Filter this material down to the lines that contain the string "zero", and return those lines.

BEGIN Data excerpts

<file path="src/rtl/pet_pkg.sv">
// Package: shared sizes for the pending-acknowledge tracker.
// Assumes the destination count is a power of two so the index width is exact.
package pet_pkg;
    parameter int unsigned DESTS = 16;
    localparam int unsigned IDX_W = $clog2(DESTS);
    localparam int unsigned CNT_W = $clog2(DESTS + 1);
endpackage

</file>
<file path="src/rtl/pet_popcnt.sv">
// pet_popcnt: combinational count of set bits in a vector.
// Assumes OUT_W is wide enough to hold W.
module pet_popcnt #(
    parameter int unsigned W     = 16,
    parameter int unsigned OUT_W = $clog2(W + 1)
) (
    input  logic [W-1:0]     vec_i,
    output logic [OUT_W-1:0] cnt_o
);
    // Add up the bits one at a time.
    always_comb begin
        cnt_o = '0;
        for (int i = 0; i < int'(W); i++) begin
            cnt_o = cnt_o + OUT_W'(vec_i[i]);
        end
    end
endmodule

</file>
<file path="src/rtl/pet_slot.sv">
// pet_slot: the pending bit of one destination.
// The priority order is clear, then load, then restore, then EOI.
// inc_o and dec_o report one-step changes made by restore or EOI. They are
// zero in clear and load cycles, because the count is loaded whole in those.
module pet_slot (
    input  logic clk,
    input  logic rst_n,
    input  logic clear_i,
    input  logic load_i,
    input  logic load_bit_i,
    input  logic rsto_i,
    input  logic rsto_bit_i,
    input  logic eoi_i,
    output logic bit_o,
    output logic inc_o,
    output logic dec_o
);
    logic nxt;

    // Choose the next bit value by priority.
    always_comb begin
        if (clear_i)     nxt = 1'b0;
        else if (load_i) nxt = load_bit_i;
        else if (rsto_i) nxt = rsto_bit_i;
        else if (eoi_i)  nxt = 1'b0;
        else             nxt = bit_o;
    end

    // Flag one-step changes for the count adder.
    always_comb begin
        inc_o = !clear_i && !load_i && !bit_o && nxt;
        dec_o = !clear_i && !load_i && bit_o && !nxt;
    end

    // Hold the pending bit.
    always_ff @(posedge clk) begin
        if (!rst_n) bit_o <= 1'b0;
        else        bit_o <= nxt;
    end


    restore_value_chk: assert property (@(posedge clk) disable iff (!rst_n)
        (rsto_i && !load_i && !clear_i) |=> (bit_o == $past(rsto_bit_i)));


    eoi_clear_bit_chk: assert property (@(posedge clk) disable iff (!rst_n)
        (eoi_i && !rsto_i && !load_i && !clear_i && !bit_o) |=> !bit_o);
endmodule

</file>
<file path="src/rtl/pet_tracker.sv">
// pet_tracker: pending-acknowledge tracker for one interrupt line.
// It keeps one slot per destination and a registered count that always equals
// the number of set slots. A delivery is accepted only while the count is zero.
// Assumes at most one EOI and one restore per cycle.
module pet_tracker
    import pet_pkg::*;
(
    input  logic             clk,
    input  logic             rst_n,
    input  logic             trk_clear_i,
    input  logic             line_req_i,
    input  logic             dlv_valid_i,
    input  logic [DESTS-1:0] dlv_map_i,
    input  logic             eoi_valid_i,
    input  logic [IDX_W-1:0] eoi_dest_i,
    input  logic             rsto_valid_i,
    input  logic [IDX_W-1:0] rsto_dest_i,
    input  logic             rsto_pend_i,
    output logic [DESTS-1:0] pend_map_o,
    output logic [CNT_W-1:0] pend_cnt_o,
    output logic             coalesce_o,
    output logic             fwd_o,
    output logic             drop_o,
    output logic             dlv_err_o
);
    logic             dlv_ok;
    logic [DESTS-1:0] inc_v, dec_v;
    logic [CNT_W-1:0] load_cnt, n_inc, n_dec, cnt_nxt;

    // Decide whether this cycle's delivery is legal.
    always_comb begin
        dlv_ok    = dlv_valid_i && (pend_cnt_o == '0) && !trk_clear_i;
        dlv_err_o = dlv_valid_i && (pend_cnt_o != '0);
    end

    // Build one slot per destination.
    for (genvar g = 0; g < int'(DESTS); g++) begin : g_slot
        pet_slot u_slot (
            .clk        (clk),
            .rst_n      (rst_n),
            .clear_i    (trk_clear_i),
            .load_i     (dlv_ok),
            .load_bit_i (dlv_map_i[g]),
            .rsto_i     (rsto_valid_i && (rsto_dest_i == IDX_W'(g))),
            .rsto_bit_i (rsto_pend_i),
            .eoi_i      (eoi_valid_i && (eoi_dest_i == IDX_W'(g))),
            .bit_o      (pend_map_o[g]),
            .inc_o      (inc_v[g]),
            .dec_o      (dec_v[g])
        );
    end

    pet_popcnt #(.W(DESTS), .OUT_W(CNT_W)) u_pc_load (.vec_i(dlv_map_i), .cnt_o(load_cnt));
    pet_popcnt #(.W(DESTS), .OUT_W(CNT_W)) u_pc_inc  (.vec_i(inc_v),     .cnt_o(n_inc));
    pet_popcnt #(.W(DESTS), .OUT_W(CNT_W)) u_pc_dec  (.vec_i(dec_v),     .cnt_o(n_dec));

    // Work out the next count: clear, whole load, or one-step adjust.
    always_comb begin
        if (trk_clear_i) cnt_nxt = '0;
        else if (dlv_ok) cnt_nxt = load_cnt;
        else             cnt_nxt = pend_cnt_o + n_inc - n_dec;
    end

    // Hold the count.
    always_ff @(posedge clk) begin
        if (!rst_n) pend_cnt_o <= '0;
        else        pend_cnt_o <= cnt_nxt;
    end

    // Gate requests on the tracked line.
    always_comb begin
        coalesce_o = (pend_cnt_o != '0);
        fwd_o      = line_req_i && !coalesce_o;
        drop_o     = line_req_i && coalesce_o;
    end


    no_underflow_chk: assert property (@(posedge clk) disable iff (!rst_n)
        (!trk_clear_i && !dlv_ok) |-> (int'(pend_cnt_o) + int'(n_inc) >= int'(n_dec)));


    count_matches_map_chk: assert property (@(posedge clk) disable iff (!rst_n)
        int'(pend_cnt_o) == $countones(pend_map_o));


    clear_empties_chk: assert property (@(posedge clk) disable iff (!rst_n)
        trk_clear_i |=> (pend_map_o == '0 && pend_cnt_o == '0));


    delivery_load_chk: assert property (@(posedge clk) disable iff (!rst_n)
        (dlv_valid_i && pend_cnt_o == '0 && !trk_clear_i) |=> (pend_map_o == $past(dlv_map_i)));


    coalesce_map_chk: assert property (@(posedge clk) disable iff (!rst_n)
        coalesce_o |-> (pend_map_o != '0));


    eoi_hit_chk: assert property (@(posedge clk) disable iff (!rst_n)
        (eoi_valid_i && pend_map_o[eoi_dest_i] && !trk_clear_i && !dlv_ok &&
         !(rsto_valid_i && rsto_dest_i == eoi_dest_i))
        |=> !pend_map_o[$past(eoi_dest_i)]);
endmodule

</file>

END Data excerpts

▶ Response area
// zero in clear and load cycles, because the count is loaded whole in those.
// the number of set slots. A delivery is accepted only while the count is zero.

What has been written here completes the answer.